I've been researching the IDE/DMA/Linux issue that appears to plague the VT8235 southbridge. Seems there is _no_ reliable fix for this issue, which has been known to exhibit itself even in Windows if you're using the old/stock via drivers. Even if I do get the LB issues figured out, the DMA issue (as far as I can tell) is _unfixable_. Reliability is a huge thing for me (hence the use of Linux). The Epia board is bound for Ebay.
Here's the big question:
Can someone recommend a _NON-VIA_ small form factor motherboard (mini-itx, preferrably), that has all the usual goodies (IDE,USB,VGA,serial, etc) that is known to work well with LinuxBios? Naturally, one without a VIA chipset?

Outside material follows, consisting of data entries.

### config.mk
export PLATFORM = sky130hd
export DESIGN_NAME = tas_gate_ctrl
export DESIGN_NICKNAME = d
export VERILOG_FILES = /design/src/rtl/tas_gate_ctrl.sv
export SDC_FILE = /design/constraint.sdc
export NUM_CORES = 1
export LEC_CHECK = 0
export ABC_CLOCK_PERIOD_IN_PS = 9500
export CORE_AREA = 4 4 278 280
export CTS_CLUSTER_SIZE = 12
export DETAILED_ROUTE_END_ITERATION = 12
export DIE_AREA = 0 0 282 284
export GPL_ROUTABILITY_DRIVEN = 0
export PLACE_DENSITY_LB_ADDON = 0.3
export REMOVE_ABC_BUFFERS = 1
export SLEW_MARGIN = 20
export SYNTH_ARGS = -nofsm -noshare
export SYNTH_HDL_FRONTEND = slang
export SYNTH_SLANG_ARGS = --single-unit
### constraint.sdc
create_clock -name clk -period 9.5 [get_ports clk]
set_clock_uncertainty 0.2 [all_clocks]
set_input_delay 2.375 -clock clk [delete_from_list [all_inputs] [get_ports clk]]
set_output_delay 2.375 -clock clk [all_outputs]
set_load 0.01 [all_outputs]
**config.mk**
```make
export PLATFORM = sky130hd
export DESIGN_NAME = if_fetch_ctrl
export DESIGN_NICKNAME = d
export VERILOG_FILES = /design/src/rtl/if_fetch_ctrl.sv
export SDC_FILE = /design/constraint.sdc
export NUM_CORES = 1
export LEC_CHECK = 0
export BUFFER_PORTS_ARGS = -buffer_cell sky130_fd_sc_hd__buf_2
export CAP_MARGIN = 15
export CORE_MARGIN = 3
export CORE_UTILIZATION = 30
export CTS_CLUSTER_SIZE = 40
export DETAILED_ROUTE_END_ITERATION = 7
export SLEW_MARGIN = 10
export SYNTH_ARGS = -nofsm -noshare
export SYNTH_HDL_FRONTEND = slang
export SYNTH_SLANG_ARGS = --single-unit
```
**constraint.sdc**
```tcl
create_clock -name clk -period 2.7 [get_ports clk]
set_clock_uncertainty 0.05 [all_clocks]
set_input_delay 0.135 -clock clk [delete_from_list [all_inputs] [get_ports clk]]
set_output_delay 0.135 -clock clk [all_outputs]
set_load 0.01 [all_outputs]
```
==> config.mk <==
export PLATFORM = sky130hd
export DESIGN_NAME = circle_span_seq
export DESIGN_NICKNAME = d
export VERILOG_FILES = /design/src/rtl/circle_span_pkg.sv /design/src/rtl/circle_span_clip.sv /design/src/rtl/circle_span_seq.sv
export SDC_FILE = /design/constraint.sdc
export NUM_CORES = 1
export LEC_CHECK = 0
export CORE_ASPECT_RATIO = 1.75
export CORE_MARGIN = 8
export CORE_UTILIZATION = 48
export DETAILED_ROUTE_END_ITERATION = 10
export GPL_ROUTABILITY_DRIVEN = 0
export GPL_TIMING_DRIVEN = 0
export PLACE_DENSITY_LB_ADDON = 0.1
export SLEW_MARGIN = 20
export SYNTH_ARGS = -nofsm -noshare
export SYNTH_HDL_FRONTEND = slang
export SYNTH_HIERARCHICAL = 1
export SYNTH_SLANG_ARGS = --single-unit
==> constraint.sdc <==
create_clock -name fclk -period 2.1 [get_ports fclk]
set_input_delay 0.42 -clock fclk [delete_from_list [all_inputs] [get_ports fclk]]
set_output_delay 0.42 -clock fclk [all_outputs]
set_load 0.03 [all_outputs]
==> src/rtl/circle_span_pkg.sv <==
// Shared types and constants for the filled-circle span sequencer.
package circle_span_pkg;

    localparam int unsigned ROWS     = 61;
    localparam int unsigned CENTER_K = 30;
    localparam int unsigned COORD_W  = 9;
    localparam int unsigned SCOORD_W = 10;
    localparam int unsigned LEN_W    = 7;
    localparam int unsigned ADDR_W   = 5;
    localparam int unsigned K_W      = 6;

    typedef enum logic [2:0] {IDLE, ADDR, CALC, EMIT, NEXT} state_t;

    typedef struct packed {
        logic [COORD_W-1:0] y;
        logic [COORD_W-1:0] x;
        logic [LEN_W-1:0]   len;
    } span_t;

    // Rows mirror about the centre row, so the quarter LUT is walked up then down.
    function automatic logic [ADDR_W-1:0] row_addr(input logic [K_W-1:0] k);
        if (k <= K_W'(CENTER_K)) begin
            return ADDR_W'(k);
        end
        return ADDR_W'(K_W'(2 * CENTER_K) - k);
    endfunction

endpackage

==> src/rtl/circle_span_clip.sv <==
// Converts centre x, row y and half-width into one span; screen clipping is
// built in only when CIRCLE_SPAN_CLIP_EN is defined.
module circle_span_clip
    import circle_span_pkg::*;
#(
    parameter int unsigned H_RES = 320,
    parameter int unsigned V_RES = 240
) (
    input  logic [COORD_W-1:0]         cx,
    input  logic signed [SCOORD_W-1:0] y,
    input  logic [ADDR_W-1:0]          w,
    output logic                       keep,
    output logic [COORD_W-1:0]         x,
    output logic [LEN_W-1:0]           len
);

    logic signed [SCOORD_W-1:0] x0;
    logic signed [SCOORD_W-1:0] x1;

    assign x0 = SCOORD_W'(cx) - SCOORD_W'(w);
    assign x1 = SCOORD_W'(cx) + SCOORD_W'(w);

`ifdef CIRCLE_SPAN_CLIP_EN
    localparam logic signed [SCOORD_W-1:0] H_LIM = SCOORD_W'(H_RES);
    localparam logic signed [SCOORD_W-1:0] V_LIM = SCOORD_W'(V_RES);

    logic signed [SCOORD_W-1:0] xs;
    logic signed [SCOORD_W-1:0] xe;

    // Clamp both ends to the visible line; empty or off-screen rows are dropped.
    assign xs   = x0[SCOORD_W-1] ? '0 : x0;
    assign xe   = (x1 >= H_LIM) ? (H_LIM - SCOORD_W'(1)) : x1;
    assign keep = !y[SCOORD_W-1] && (y < V_LIM) && !x1[SCOORD_W-1] && (x0 < H_LIM);
    assign x    = COORD_W'(xs);
    assign len  = LEN_W'(xe - xs + SCOORD_W'(1));
`else
    logic unused_clip;

    // Without clipping every row is kept and coordinates wrap modulo 512.
    assign keep        = 1'b1;
    assign x           = COORD_W'(x0);
    assign len         = LEN_W'({w, 1'b1});
    assign unused_clip = ^{y, x1, SCOORD_W'(H_RES), SCOORD_W'(V_RES)};
`endif

endmodule

==> src/rtl/circle_span_seq.sv <==
// Walks the 61 rows of a filled circle through an external half-width LUT and
// emits one span per row on a valid/ready port. Clipping: CIRCLE_SPAN_CLIP_EN.
module circle_span_seq
    import circle_span_pkg::*;
#(
    parameter int unsigned H_RES = 320,
    parameter int unsigned V_RES = 240
) (
    input  logic                fclk,
    input  logic                rst_n,
    input  logic                start,
    input  logic                abort,
    input  logic [COORD_W-1:0]  cx,
    input  logic [COORD_W-1:0]  cy,
    output logic                busy,
    output logic                done,
    output logic [ADDR_W-1:0]   lut_addr,
    input  logic [ADDR_W-1:0]   lut_data,
    output logic                span_valid,
    input  logic                span_ready,
    output logic [COORD_W-1:0]  span_y,
    output logic [COORD_W-1:0]  span_x,
    output logic [LEN_W-1:0]    span_len
);

    localparam logic [K_W-1:0] K_LAST = K_W'(ROWS - 1);

    state_t                      state;
    logic [K_W-1:0]              k;
    logic [COORD_W-1:0]          cx_q;
    logic [COORD_W-1:0]          cy_q;
    span_t                       span_q;
    logic signed [SCOORD_W-1:0]  y_c;
    logic                        keep_c;
    logic [COORD_W-1:0]          clip_x_c;
    logic [LEN_W-1:0]            clip_len_c;

    // Row line relative to the latched centre; k=30 is the centre row.
    assign y_c = SCOORD_W'(cy_q) - SCOORD_W'(CENTER_K) + SCOORD_W'(k);

    circle_span_clip #(
        .H_RES (H_RES),
        .V_RES (V_RES)
    ) u_clip (
        .cx   (cx_q),
        .y    (y_c),
        .w    (lut_data),
        .keep (keep_c),
        .x    (clip_x_c),
        .len  (clip_len_c)
    );

    // Row walker; abort overrides every transition outside IDLE.
    always_ff @(posedge fclk or negedge rst_n) begin
        if (!rst_n) begin
            state      <= IDLE;
            k          <= '0;
            cx_q       <= '0;
            cy_q       <= '0;
            busy       <= 1'b0;
            done       <= 1'b0;
            lut_addr   <= '0;
            span_valid <= 1'b0;
            span_q     <= '0;
        end else begin
            done <= 1'b0;
            if (abort && (state != IDLE)) begin
                state      <= IDLE;
                busy       <= 1'b0;
                span_valid <= 1'b0;
            end else begin
                unique case (state)
                    IDLE: begin
                        if (start) begin
                            cx_q  <= cx;
                            cy_q  <= cy;
                            k     <= '0;
                            busy  <= 1'b1;
                            state <= ADDR;
                        end
                    end
                    ADDR: begin
                        lut_addr <= row_addr(k);
                        state    <= CALC;
                    end
                    CALC: begin
                        if (keep_c) begin
                            span_q.y   <= COORD_W'(y_c);
                            span_q.x   <= clip_x_c;
                            span_q.len <= clip_len_c;
                            span_valid <= 1'b1;
                            state      <= EMIT;
                        end else begin
                            state <= NEXT;
                        end
                    end
                    EMIT: begin
                        if (span_ready) begin
                            span_valid <= 1'b0;
                            state      <= NEXT;
                        end
                    end
                    NEXT: begin
                        if (k == K_LAST) begin
                            done  <= 1'b1;
                            busy  <= 1'b0;
                            state <= IDLE;
                        end else begin
                            k     <= k + K_W'(1);
                            state <= ADDR;
                        end
                    end
                    default: state <= IDLE;
                endcase
            end
        end
    end

    assign span_y   = span_q.y;
    assign span_x   = span_q.x;
    assign span_len = span_q.len;

endmodule

## Word-level counts from Yosys, hierarchy flattened

Index checks and enable logic that the tools add are counted.

- Register bits after elaboration: 59
- Bits in latches: 0
- Memory bits (writable): 0
- Bits in read-only memories: 0
- Input bits: 28
- Output and inout bits: 33
- Logic and storage cells: 64
- Memories kept: 0

- $add $sub $neg: 5
- Multiply operators: 0
- Divide/modulo/power cells: 0
- $lt $le $gt $ge: 1
- Equal/unequal tests: 10
- Shifts and indexed selects: 0
- Muxes and demuxes: 23
- Bitwise operators: 1
- Reduce and logical (&&, ||, !) cells: 13

Operators by type and width:

| operator | count |
|---|---|
| $pmux 3 s5 | 1 |
| $mux 1 | 12 |
| $mux 6 | 2 |
| $pmux 6 s2 | 1 |
| $mux 5 | 2 |
| $add 9x6->9 | 1 |
| $mux 3 | 3 |
| $ne 3x3->1 const B | 3 |
| $reduce_bool 3->1 | 3 |
| $sub 9x5->9 | 1 |
| $sub 9x5->9 const B | 1 |
| $reduce_and 2->1 | 4 |
| $add 6x1->6 const B | 1 |
| $eq 3x2->1 const B | 2 |
| $eq 6x6->1 const B | 1 |
| $le 6x5->1 const B | 1 |
| $reduce_and 3->1 | 2 |
| $sub 5x5->5 const A | 1 |
| $ne 2x2->1 const B | 2 |
| $pmux 1 s2 | 2 |
| $reduce_and 4->1 | 1 |
| $eq 3x1->1 const B | 1 |
| $eq 3x3->1 const B | 1 |
| $logic_not 3->1 | 1 |
| 3 further kinds | 3 |

## Depth between registers and ports, before layout

- Depth after elaboration: 5
- Mapped depth: 10

## By module

Netlist, hierarchy kept.

Modules (own cells, without submodules):

| module | instances | cells each | area each (µm²) |
|---|---|---|---|
| circle_span_seq | 1 | 296 | 2997.9 |
| circle_span_clip | 1 | 48 | 364.1 |

## Worst setup path before layout

OpenSTA, ideal clock, no wires.

- Path type: reg-to-reg
- Start point: reg k[1]
- End point: reg span_q, in the netlist span_y[7]
- Library setup time: 0.095 ns
- Data arrival time: 2.192 ns
- Required time: 2.005 ns
- Slack: -0.187 ns
- Stages on the path, launching flop included: 11
- Buffers on the path: 0
- Clock period less this slack: 2.287 ns
- Cell sequence: dfrtp_1 > inv_1 > ha_1 > inv_1 > ha_1 > inv_1 > fa_1 > nor2b_1 > o2111ai_1 > and4_1 > o31ai_1

- Cells in the longest elaborated chain, start to end: 1

RTL lines:

| what | RTL line | source |
|---|---|---|
| start: declaration | circle_span_seq.sv:29 | `logic [K_W-1:0] k;` |
| start signal: assignment | circle_span_seq.sv:109 | `k <= k + K_W'(1);` |
| $add 9x6->9 | circle_span_seq.sv:39 | `assign y_c = SCOORD_W'(cy_q) - SCOORD_W'(CENTER_K) + SCOORD_W'(k);` |
| end: declaration | circle_span_seq.sv:32 | `span_t span_q;` |

Every way passes these cells.
A chain may end at the register's enable or synchronous reset.

## Worst setup path after layout

- Start point: reg k[1]
- End point: reg span_q, in the netlist span_y[5]

- Cells in the longest elaborated chain, start to end: 1

RTL lines:

| what | RTL line | source |
|---|---|---|
| $add 9x6->9 | circle_span_seq.sv:39 |  |
| named net y_c[5] | circle_span_seq.sv:33 | `logic signed [SCOORD_W-1:0] y_c;` |

The timed path passes the listed nets, and every way through them passes these cells.

==> results.toml <==
[timing]
hold_slack_ns = -0.00238
grt_setup_unrepaired = "true"
timing.setup.tns_ns = 0
final_hold_viol_count = 7
worstMarginPinSlew_ns = 0.645
fin_ws_ns = 0.0316
max_freq_mhz = 483
max_slew_margin_pct = 56.4
finalSetupViolCount = 0
min_period_over_period_pct = 98.5
final.min_clock_period_ns = 2.07
fin_skew_ns = 0.00652
finalMaxSlewViolations = 0

[floorplanning]
core_area_um2 = 6760
die_h_um = 126
floorplan.initialDensity_pct = 49.1
boundaryPins = 61
rows = 40
die_w_um = 78.8
dieArea_um2 = 9930

[setup_path]
timing.reg2reg.setup_slack_ns = 0.03
timing.critical_path.from_type = "flip-flop"
critical_path.cell_chain = "inv_2 -> ha_4 -> inv_4 -> ha_4 -> inv_2 -> fa_2 -> nor2b_4 -> nor3_2 -> a2bb2oi_2 -> mux2_4"
r2r_end = "span_y[5]"
endpoint_kind = "flip-flop"
rr_startpoint = "k[1]"
reg2reg_depth = 10
critical_path_required_ns = 2.31
crit_path_arrival_time_ns = 2.27
cp_slowest_cell = "sky130_fd_sc_hd__fa_2"
maximum_fanout_encountered_on_the_critical_timing_path = 3
delay_of_the_slowest_cell_on_the_worst_path_ns = 0.41
setup.worst_path.class = "reg -> reg"

[place]
hpwlAfterDp_um = 5750
dp_worst_setup_slack_ns = -0.389
io_buffers = 60

[drt]
dr_total_vias = 2677
drc = 0
totalWireLength_um = 7640
viasPerCell = 5.31
final_antenna_net_count = 0
drt-initial-drc-count = 127
drtPass1Iterations = 4
routed_wire_length_per_instance_um = 15.2

[grt]
initial_antenna_violation_count = 0
overflow = 0
busiest_layer_in_global_routing = "met2"
grt_start_max_net_pins = 37
grt.met1_usage_pct = 15.6
grtUsageMet3_pct = 5.34
grt_first_pass_wirelength_um = 12300
grt_pass1_vias = 2714
met2_demand_to_capacity_share_in_global_routing_pct = 28.1
grt_util_all_layers_pct = 15.8

[min_path]
timing.hold.worst.class = "in -> async"

[clocking]
cts_sinks = 60
clock_tree.htree_level_count = 3
cts.root.buffer_cell = "sky130_fd_sc_hd__clkbuf_16"
cts_tree = "yes"
clkTransAtPathRegs_ns = 0.05
cts-buffers-inserted = 9
clock_tree.buffer_depth = 2
insertion_delay_ns = 0.33

[pwr]
power-per-cell-area_nw_per_um2 = 1330
power_leakage_nw = 2.13
ir_worst_vdd_mv = 0.709

[cells_and_area]
fillCellCount = 552
area_growth_syn_to_layout_pct = 36.6
final_net_count = 467
post_route_cells_drive_above_1_share_pct = 21.4
n_antenna_cell = 0

[logic_synthesis]
synthesis.area_um2 = 3320
postSynthCellCount = 335
synth.yosys.warnings = 6
avgSynthCellArea_um2 = 9.90

[outcome]
failed_checks = "hold timing"
status = "finished with violations"

[flow_run]
cap_violations = 0
placed cells by master, fill, tap and decap left out, drive strengths merged, types with 14 or more instances in the layout:
master and instances:
clkdlybuf4s50 56, dfrtp 60, o21ai 17, inv 27, mux2 23, nor2 14
nand2 61, clkbuf 17, ha 22, buf 22
state kept, by name (all words and copies together), names as in the netlist:
signal      cells
k               6
span_valid      1
span_len        7
cx_q            9
done            1
span_x          9
state           3
span_y          9
lut_addr        5
cy_q            9
busy            1
area by class of cell:
type / count / area (µm²) / share of cell area [%]
plain buffers: 17 / 116 / 2.57
clock buffers: 12 / 246 / 5.44
clock inverters: 4 / 72.6 / 1.60
inverters: 27 / 104 / 2.29
multi-input cells: 231 / 1700 / 37.5
flip-flops and latches: 60 / 1510 / 33.2
well taps: 84 / 105 / 2.32
repair buffers: 69 / 682 / 15.1
what timing repair did:
item	4_1_cts	5_1_grt
hold buffers	0	0
setup buffers	1	7
pin swaps	0	11
hold endpoints to repair	0	0
endpoints found under the setup margin	27	12
resized for setup	5	25
worst max-delay path by stage:
stage | end | slack, ns | cells past startpoint | from
after floorplan | span_y[7] | 0.006 | 10 | k[1]
after global routing | span_y[7] | -0.04 | 10 | k[1]
after CTS | span_y[7] | -0.07 | 10 | k[1]
after detailed placement | span_x[8] | -0.39 | 8 | lut_data[0]
after global placement | k[1] | -1.58 | 1 | rst_n
final | span_y[5] | 0.03 | 10 | k[1]
through the flow:
stage	utilization (%)	cells	total power, mW	instance area [µm²]	hold slack, ns
2_1_floorplan	-	336	3.43	3330	0.124
3_5_place_dp	59.9	481	4.36	4050	0.356
3_3_place_gp	59.7	480	4.28	4030	0.458
6_report	67.1	504	6.03	4530	-0.00238
5_1_grt	67.1	504	6.39	4530	0.0174
4_1_cts	64.8	497	5.95	4380	0.00458
per-layer routing:
| layer | vias to the layer above | wire length, µm |
|---|---|---|
| li1 | 1303 | - |
| met1 | 1308 | 3010 |
| met2 | 55 | 4130 |
| met3 | 11 | 366 |
| met4 | 0 | 137 |
| met5 | - | 0 |
critical path, delay by kind of cell, from the launching register on:
kind / cells / cell delay [ns]
AOI/OAI and AO/OA: 1 / 0.13
muxes: 1 / 0.27
adders and majority gates: 3 / 0.75
buffers and inverters: 3 / 0.18
DFF: 1 / 0.40
and+or+nand+nor: 2 / 0.21
report_power, final:
part	leakage, nW	switching, mW	internal (mW)
sequential	0.759	0.234	1.56
clock	0.153	0.492	1.07
combinational	1.22	1.44	1.23
(Power assumes the default switching activity.)
==> RTL change (same settings) <==
Set the package constant `SCOORD_W` to 14 (it was 10).
--- a/src/rtl/circle_span_pkg.sv
+++ b/src/rtl/circle_span_pkg.sv
@@ -5,5 +5,5 @@
     localparam int unsigned CENTER_K = 30;
     localparam int unsigned COORD_W  = 9;
-    localparam int unsigned SCOORD_W = 10;
+    localparam int unsigned SCOORD_W = 14;
     localparam int unsigned LEN_W    = 7;
     localparam int unsigned ADDR_W   = 5;
Check against the original RTL: equivalent (equiv_simple and equiv_induct, registers matched by name and starting in step).
==> RTL change against the unedited design <==
The run ends with setup timing left. Setup slack lost 93 ps. Cell count grew 0.99%. Sequential power increased by 11%. Total power up 11%. Cell area is 0.58% lower. Wire length is 3.4% higher. Sequential cell count unchanged. Synthesized area down 0.42%. Clock power down 16%. Largest cell class unchanged. Clock skew decreased by 1.1 ps.
==> RTL change: results <==
set metrics [dict create \
    status "complete, but fails checks" \
    violations "setup timing" \
    dp_worst_setup_slack_ps -413 \
    hpwl_um 5830 \
    reg2reg_depth 9 \
    hold_ws_ps 28.1 \
    cts_resized 11 \
    grt.total_usage_pct 17.0 \
    syn_area_per_cell_um2 9.89 \
    drtIter0Drc 112 \
    multi_input_area_share_pct 38.4 \
    met2_length_um 4380 \
    nNonClkInverters 17 \
    max_slew_margin_pct 56.6 \
    multi_input_cells 239 \
    fin_tns_setup_ps -69.4 \
    final_layout_size_suffix_gt1_share_pct 21.2 \
    placed_area_um2 4030 \
    fillers 582 \
    cp_slowest_cell "dfrtp_1" \
    grt_pass1_vias 2822 \
    r2r-start "cy_q[2]$_DFFE_PN0P_" \
    met1_length_um 2830 \
    seq_area_share_pct 33.4 \
    setup_viol 2 \
    p_leak_nw 2.08 \
    ir_drop_v 0.000791 \
    clock_skew_ps 5.47 \
    clock_buffers 14 \
    crit_family "compound AO/OA/AOI/OAI gates" \
    arrival_ps 2370 \
    syn_inst 334 \
    met3_length_um 438 \
    reg2reg_to "span_y[8]$_DFFE_PN0P_" \
    grtUsageMet1_pct 15.9 \
    clockBufferDepth 2 \
    grt_max_degree 32 \
    use_met2_pct 31.0 \
    cts_setup_buffers 13 \
    instances_no_fill 509 \
    seq_cell_count 60 \
    detail_route.wl_per_cell_um 15.5 \
    nNetsFinal 466 \
    worst_slack_ps -61.5 \
    use_met3_pct 5.70 \
]
RTL change: how the worst max path moves through the flow:
stage | start | endpoint | slack [ps] | cells after the start
2_1_floorplan | cy_q[1]$_DFFE_PN0P_ | span_y[8]$_DFFE_PN0P_ | -2 | 9
3_3_place_gp | rst_n | span_valid$_DFFE_PN0P_ | -1400 | 1
3_5_place_dp | lut_data[0] | span_x[8]$_DFFE_PN0P_ | -410 | 8
4_1_cts | cy_q[2]$_DFFE_PN0P_ | span_y[8]$_DFFE_PN0P_ | -80 | 9
5_1_grt | cy_q[2]$_DFFE_PN0P_ | span_y[8]$_DFFE_PN0P_ | -150 | 9
6_report | cy_q[2]$_DFFE_PN0P_ | span_y[8]$_DFFE_PN0P_ | -60 | 9
RTL change: power groups by stage:
stage                     Clock [mW]  Sequential (mW)  Combinational, mW
after global routing            1.39             2.05               3.70
after detailed placement           0             2.00               3.09
after global placement             0             1.98               3.04
final                           1.31             1.99               3.39
after floorplan                    0             2.51               1.47
after CTS                       1.33             1.98               3.36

On 5/9/06, Eric Poulsen eric@zyxod.com wrote:
I've been researching the IDE/DMA/Linux issue that appears to plague the VT8235 southbridge. Seems there is _no_ reliable fix for this issue, which has been known to exhibit itself even in Windows if you're using the old/stock via drivers. Even if I do get the LB issues figured out, the DMA issue (as far as I can tell) is _unfixable_. Reliability is a huge thing for me (hence the use of Linux). The Epia board is bound for Ebay.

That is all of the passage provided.